Exercise details
Find every line of the data below that has "else" in it. Reply with the number only.

Data for the task
## src/rtl/vga_pkg.sv

```systemverilog
// Shared constants for the VGA plot-port blocks: screen geometry, field widths,
// the 3-bit RGB palette and the rectangle plotter's FSM encoding.
package vga_pkg;

   localparam int SCREEN_W = 160;
   localparam int SCREEN_H = 120;
   localparam int X_W      = 8;
   localparam int Y_W      = 7;
   localparam int COLOUR_W = 3;

   localparam logic [COLOUR_W-1:0] BLACK   = 3'b000;
   localparam logic [COLOUR_W-1:0] BLUE    = 3'b001;
   localparam logic [COLOUR_W-1:0] GREEN   = 3'b010;
   localparam logic [COLOUR_W-1:0] CYAN    = 3'b011;
   localparam logic [COLOUR_W-1:0] RED     = 3'b100;
   localparam logic [COLOUR_W-1:0] MAGENTA = 3'b101;
   localparam logic [COLOUR_W-1:0] YELLOW  = 3'b110;
   localparam logic [COLOUR_W-1:0] WHITE   = 3'b111;

   // Plotter FSM encoding; also visible on the top's dbg_state output.
   localparam logic [1:0] ST_IDLE = 2'd0;
   localparam logic [1:0] ST_DRAW = 2'd1;
   localparam logic [1:0] ST_FIN  = 2'd2;

endpackage

```

## src/rtl/vga_raster_counter.sv

```systemverilog
// Loadable row-major raster counter. On load it latches the start corner and the
// (non-zero) extent; each step advances one pixel, wrapping the column back to the
// start column and moving down a row. last flags the final pixel of the area.
module vga_raster_counter
   import vga_pkg::*;
(
   input  logic           clock,
   input  logic           reset,
   input  logic           load,
   input  logic           step,
   input  logic [X_W-1:0] x_start,
   input  logic [Y_W-1:0] y_start,
   input  logic [X_W-1:0] x_extent,
   input  logic [Y_W-1:0] y_extent,
   output logic [X_W-1:0] x,
   output logic [Y_W-1:0] y,
   output logic           last
);

   logic [X_W-1:0] x_base;
   logic [X_W-1:0] col;
   logic [Y_W-1:0] row;
   logic [X_W-1:0] col_last;
   logic [Y_W-1:0] row_last;

   // Position and offset counters; x/y hold their value whenever not stepping.
   always_ff @(posedge clock) begin
      if (reset) begin
         x        <= '0;
         y        <= '0;
         x_base   <= '0;
         col      <= '0;
         row      <= '0;
         col_last <= '0;
         row_last <= '0;
      end else if (load) begin
         x        <= x_start;
         y        <= y_start;
         x_base   <= x_start;
         col      <= '0;
         row      <= '0;
         col_last <= x_extent - X_W'(1);
         row_last <= y_extent - Y_W'(1);
      end else if (step) begin
         if (col == col_last) begin
            col <= '0;
            x   <= x_base;
            row <= row + Y_W'(1);
            y   <= y + Y_W'(1);
         end else begin
            col <= col + X_W'(1);
            x   <= x + X_W'(1);
         end
      end
   end

   assign last = (col == col_last) && (row == row_last);

endmodule

```

## src/rtl/vga_rect_plotter.sv

```systemverilog
// Rectangle-fill pixel streamer for the VGA adapter plot port.
// Handshake: a request transfers on a rising edge where req_valid and req_ready are
// both high; req_ready is high only while IDLE, and the request fields are latched
// on that edge only. After acceptance the block streams one pixel per clock (plot
// high, no gaps, no backpressure) and then pulses done for one cycle.
module vga_rect_plotter
   import vga_pkg::*;
(
   input  logic                clock,
   input  logic                reset,
   input  logic                req_valid,
   output logic                req_ready,
   input  logic [X_W-1:0]      req_x0,
   input  logic [Y_W-1:0]      req_y0,
   input  logic [X_W-1:0]      req_w,
   input  logic [Y_W-1:0]      req_h,
   input  logic [COLOUR_W-1:0] req_colour,
   output logic [X_W-1:0]      x,
   output logic [Y_W-1:0]      y,
   output logic [COLOUR_W-1:0] colour,
   output logic                plot,
   output logic                done,
   output logic [1:0]          dbg_state
);

   localparam logic [X_W:0] SW_EXT = (X_W+1)'(SCREEN_W);
   localparam logic [Y_W:0] SH_EXT = (Y_W+1)'(SCREEN_H);

   logic [1:0]   state;
   logic [X_W:0] x_room;
   logic [Y_W:0] y_room;
   logic [X_W:0] ew;
   logic [Y_W:0] eh;
   logic         area_nz;
   logic         accept;
   logic         last;

   // Clip the incoming request to the screen one bit wider than the fields, so
   // an off-screen origin or oversize extent can never wrap.
   always_comb begin
      x_room  = SW_EXT - {1'b0, req_x0};
      y_room  = SH_EXT - {1'b0, req_y0};
      ew      = '0;
      eh      = '0;
      if ({1'b0, req_x0} < SW_EXT)
         ew = ({1'b0, req_w} < x_room) ? {1'b0, req_w} : x_room;
      if ({1'b0, req_y0} < SH_EXT)
         eh = ({1'b0, req_h} < y_room) ? {1'b0, req_h} : y_room;
      area_nz = (ew != '0) && (eh != '0);
   end

   assign accept    = req_valid && req_ready;
   assign dbg_state = state;

   // Clipped extents never exceed the screen, so the top bit of ew/eh is zero.
   vga_raster_counter u_raster (
      .clock    (clock),
      .reset    (reset),
      .load     (accept && area_nz),
      .step     ((state == ST_DRAW) && !last),
      .x_start  (req_x0),
      .y_start  (req_y0),
      .x_extent (ew[X_W-1:0]),
      .y_extent (eh[Y_W-1:0]),
      .x        (x),
      .y        (y),
      .last     (last)
   );

   // Control FSM and registered handshake/strobe outputs.
   always_ff @(posedge clock) begin
      if (reset) begin
         state     <= ST_IDLE;
         req_ready <= 1'b1;
         plot      <= 1'b0;
         done      <= 1'b0;
         colour    <= '0;
      end else begin
         case (state)
            ST_IDLE: begin
               done <= 1'b0;
               if (accept) begin
                  req_ready <= 1'b0;
                  if (area_nz) begin
                     state  <= ST_DRAW;
                     plot   <= 1'b1;
                     colour <= req_colour;
                  end else begin
                     state <= ST_FIN;
                     done  <= 1'b1;
                  end
               end
            end
            ST_DRAW: begin
               if (last) begin
                  state <= ST_FIN;
                  plot  <= 1'b0;
                  done  <= 1'b1;
               end
            end
            ST_FIN: begin
               state     <= ST_IDLE;
               done      <= 1'b0;
               req_ready <= 1'b1;
            end
            default: begin
               state     <= ST_IDLE;
               plot      <= 1'b0;
               done      <= 1'b0;
               req_ready <= 1'b1;
            end
         endcase
      end
   end

endmodule
```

Answer below
5